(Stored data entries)
[config.mk]
export PLATFORM = sky130hd
export DESIGN_NAME = pl_reset_sequencer_flat
export DESIGN_NICKNAME = d
export VERILOG_FILES = /design/src/rtl/pl_reset_pkg.sv /design/src/rtl/pl_reset_if.sv /design/src/rtl/pl_reset_hold_timer.sv /design/src/rtl/pl_reset_sequencer.sv /design/src/flat_wrapper.sv
export SDC_FILE = /design/constraint.sdc
export NUM_CORES = 1
export LEC_CHECK = 0
export ABC_CLOCK_PERIOD_IN_PS = 2600
export CORE_ASPECT_RATIO = 2
export CORE_MARGIN = 3
export CORE_UTILIZATION = 55
export CTS_CLUSTER_DIAMETER = 40
export CTS_CLUSTER_SIZE = 14
export DETAILED_ROUTE_END_ITERATION = 8
export PLACE_DENSITY = 0.75
export SLEW_MARGIN = 20
export SYNTH_ARGS = -nofsm -noshare
export SYNTH_HDL_FRONTEND = slang
export SYNTH_SLANG_ARGS = --single-unit
[constraint.sdc]
create_clock -name slowest_sync_clk -period 2.6 [get_ports slowest_sync_clk]
set_input_delay 0.39 -clock slowest_sync_clk [delete_from_list [all_inputs] [get_ports slowest_sync_clk]]
set_output_delay 0.39 -clock slowest_sync_clk [all_outputs]
set_load 0.02 [all_outputs]
[src/rtl/pl_reset_pkg.sv]
// Shared types and constants for the staged PL reset sequencer.
// Counter widths, default parameters, sequencer state encoding.
package pl_reset_pkg;

  localparam int unsigned CNT_W = 8;
  localparam int unsigned DEB_W = 4;
  localparam int unsigned IDX_W = 3;

  localparam int unsigned DEF_NUM_PERIPH      = 4;
  localparam int unsigned DEF_HOLD_CYCLES     = 16;
  localparam int unsigned DEF_STAGE_GAP       = 8;
  localparam int unsigned DEF_DEBOUNCE_CYCLES = 4;

  typedef enum logic [1:0] {
    ASSERT     = 2'd0,
    REL_IC     = 2'd1,
    REL_PERIPH = 2'd2,
    RUN        = 2'd3
  } seq_state_e;

  // Saturating increment for event counters
  function automatic logic [CNT_W-1:0] sat_inc(input logic [CNT_W-1:0] v);
    return (v == {CNT_W{1'b1}}) ? v : v + CNT_W'(1);
  endfunction

endpackage

[src/rtl/pl_reset_if.sv]
// Reset request/response bundle between the sequencer (master) and the
// reset consumers / request sources (slave).
interface pl_reset_if
  import pl_reset_pkg::*;
#(
  parameter int unsigned NUM_PERIPH = DEF_NUM_PERIPH
);

  logic                  aux_reset_in;
  logic [NUM_PERIPH-1:0] periph_sw_reset;
  logic                  interconnect_aresetn;
  logic [NUM_PERIPH-1:0] peripheral_aresetn;
  logic [NUM_PERIPH-1:0] peripheral_reset;
  logic                  reset_done;
  logic [CNT_W-1:0]      reset_count;

  modport master (
    input  aux_reset_in,
    input  periph_sw_reset,
    output interconnect_aresetn,
    output peripheral_aresetn,
    output peripheral_reset,
    output reset_done,
    output reset_count
  );

  modport slave (
    output aux_reset_in,
    output periph_sw_reset,
    input  interconnect_aresetn,
    input  peripheral_aresetn,
    input  peripheral_reset,
    input  reset_done,
    input  reset_count
  );

endinterface

[src/rtl/pl_reset_hold_timer.sv]
// Per-channel software reset hold timer: stays active for HOLD_CYCLES edges
// after the last start; clear wins over start.
module pl_reset_hold_timer
  import pl_reset_pkg::*;
#(
  parameter int unsigned HOLD_CYCLES = DEF_HOLD_CYCLES
) (
  input  logic clk,
  input  logic rst_n,
  input  logic start,
  input  logic clear,
  output logic active,
  output logic expire_c
);

  logic [CNT_W-1:0] cnt;

  // Last edge of the hold window
  assign expire_c = active && (cnt == CNT_W'(HOLD_CYCLES - 1));

  always_ff @(posedge clk) begin
    if (!rst_n || clear) begin
      active <= 1'b0;
      cnt    <= '0;
    end else if (start) begin
      active <= 1'b1;
      cnt    <= '0;
    end else if (expire_c) begin
      active <= 1'b0;
      cnt    <= '0;
    end else if (active) begin
      cnt <= cnt + CNT_W'(1);
    end
  end

endmodule

[src/rtl/pl_reset_sequencer.sv]
// Staged PL reset controller: interconnect first, then peripherals one per
// STAGE_GAP, with debounced aux global reset and per-channel software resets.
module pl_reset_sequencer
  import pl_reset_pkg::*;
#(
  parameter int unsigned NUM_PERIPH      = DEF_NUM_PERIPH,
  parameter int unsigned HOLD_CYCLES     = DEF_HOLD_CYCLES,
  parameter int unsigned STAGE_GAP       = DEF_STAGE_GAP,
  parameter int unsigned DEBOUNCE_CYCLES = DEF_DEBOUNCE_CYCLES
) (
  input  logic       slowest_sync_clk,
  input  logic       ext_reset_in,
  pl_reset_if.master rst_bus
);

  seq_state_e            state;
  logic [CNT_W-1:0]      hold_cnt;
  logic [CNT_W-1:0]      gap_cnt;
  logic [CNT_W-1:0]      reset_count_q;
  logic [DEB_W-1:0]      deb_cnt;
  logic [IDX_W-1:0]      idx;
  logic                  ic_n_q;
  logic                  done_q;
  logic [NUM_PERIPH-1:0] periph_n_q;
  logic [NUM_PERIPH-1:0] periph_q;
  logic [NUM_PERIPH-1:0] rel_bit;
  logic [NUM_PERIPH-1:0] sw_start;
  logic [NUM_PERIPH-1:0] sw_active;
  logic [NUM_PERIPH-1:0] sw_expire;
  logic [NUM_PERIPH-1:0] sw_hold_nxt;
  logic                  sw_clear;
  logic                  aux_trig;

  // Final debounced sample of an aux request outside ASSERT
  assign aux_trig = (state != ASSERT) && rst_bus.aux_reset_in &&
                    (deb_cnt == DEB_W'(DEBOUNCE_CYCLES - 1));

  assign sw_clear    = aux_trig || (state != RUN);
  assign sw_start    = (state == RUN) ? rst_bus.periph_sw_reset : '0;
  assign sw_hold_nxt = sw_start | (sw_active & ~sw_expire);
  assign rel_bit     = NUM_PERIPH'(1) << idx;

  for (genvar i = 0; i < NUM_PERIPH; i++) begin : g_hold
    pl_reset_hold_timer #(
      .HOLD_CYCLES (HOLD_CYCLES)
    ) u_hold (
      .clk      (slowest_sync_clk),
      .rst_n    (ext_reset_in),
      .start    (sw_start[i]),
      .clear    (sw_clear),
      .active   (sw_active[i]),
      .expire_c (sw_expire[i])
    );
  end

  always_ff @(posedge slowest_sync_clk) begin
    if (!ext_reset_in) begin
      state         <= ASSERT;
      hold_cnt      <= '0;
      gap_cnt       <= '0;
      deb_cnt       <= '0;
      idx           <= '0;
      ic_n_q        <= 1'b0;
      periph_n_q    <= '0;
      periph_q      <= '1;
      done_q        <= 1'b0;
      reset_count_q <= '0;
    end else if (aux_trig) begin
      state         <= ASSERT;
      hold_cnt      <= '0;
      gap_cnt       <= '0;
      deb_cnt       <= '0;
      idx           <= '0;
      ic_n_q        <= 1'b0;
      periph_n_q    <= '0;
      periph_q      <= '1;
      done_q        <= 1'b0;
      reset_count_q <= sat_inc(reset_count_q);
    end else begin
      // Debounce only runs once the sequence has left ASSERT
      if ((state != ASSERT) && rst_bus.aux_reset_in) begin
        deb_cnt <= deb_cnt + DEB_W'(1);
      end else begin
        deb_cnt <= '0;
      end

      case (state)
        ASSERT: begin
          if (rst_bus.aux_reset_in) begin
            hold_cnt <= '0;
          end else if (hold_cnt == CNT_W'(HOLD_CYCLES - 1)) begin
            hold_cnt <= '0;
            gap_cnt  <= '0;
            idx      <= '0;
            ic_n_q   <= 1'b1;
            state    <= REL_IC;
          end else begin
            hold_cnt <= hold_cnt + CNT_W'(1);
          end
        end

        REL_IC, REL_PERIPH: begin
          if (gap_cnt == CNT_W'(STAGE_GAP - 1)) begin
            gap_cnt    <= '0;
            periph_n_q <= periph_n_q | rel_bit;
            periph_q   <= periph_q & ~rel_bit;
            if (idx == IDX_W'(NUM_PERIPH - 1)) begin
              done_q <= 1'b1;
              state  <= RUN;
            end else begin
              idx   <= idx + IDX_W'(1);
              state <= REL_PERIPH;
            end
          end else begin
            gap_cnt <= gap_cnt + CNT_W'(1);
          end
        end

        RUN: begin
          periph_n_q <= ~sw_hold_nxt;
          periph_q   <= sw_hold_nxt;
        end

        default: state <= ASSERT;
      endcase
    end
  end

  assign rst_bus.interconnect_aresetn = ic_n_q;
  assign rst_bus.peripheral_aresetn   = periph_n_q;
  assign rst_bus.peripheral_reset     = periph_q;
  assign rst_bus.reset_done           = done_q;
  assign rst_bus.reset_count          = reset_count_q;

endmodule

• _Task to complete_
Wherever a line above contains "debounced", copy that line.

• _Answer_
// STAGE_GAP, with debounced aux global reset and per-channel software resets.
  // Final debounced sample of an aux request outside ASSERT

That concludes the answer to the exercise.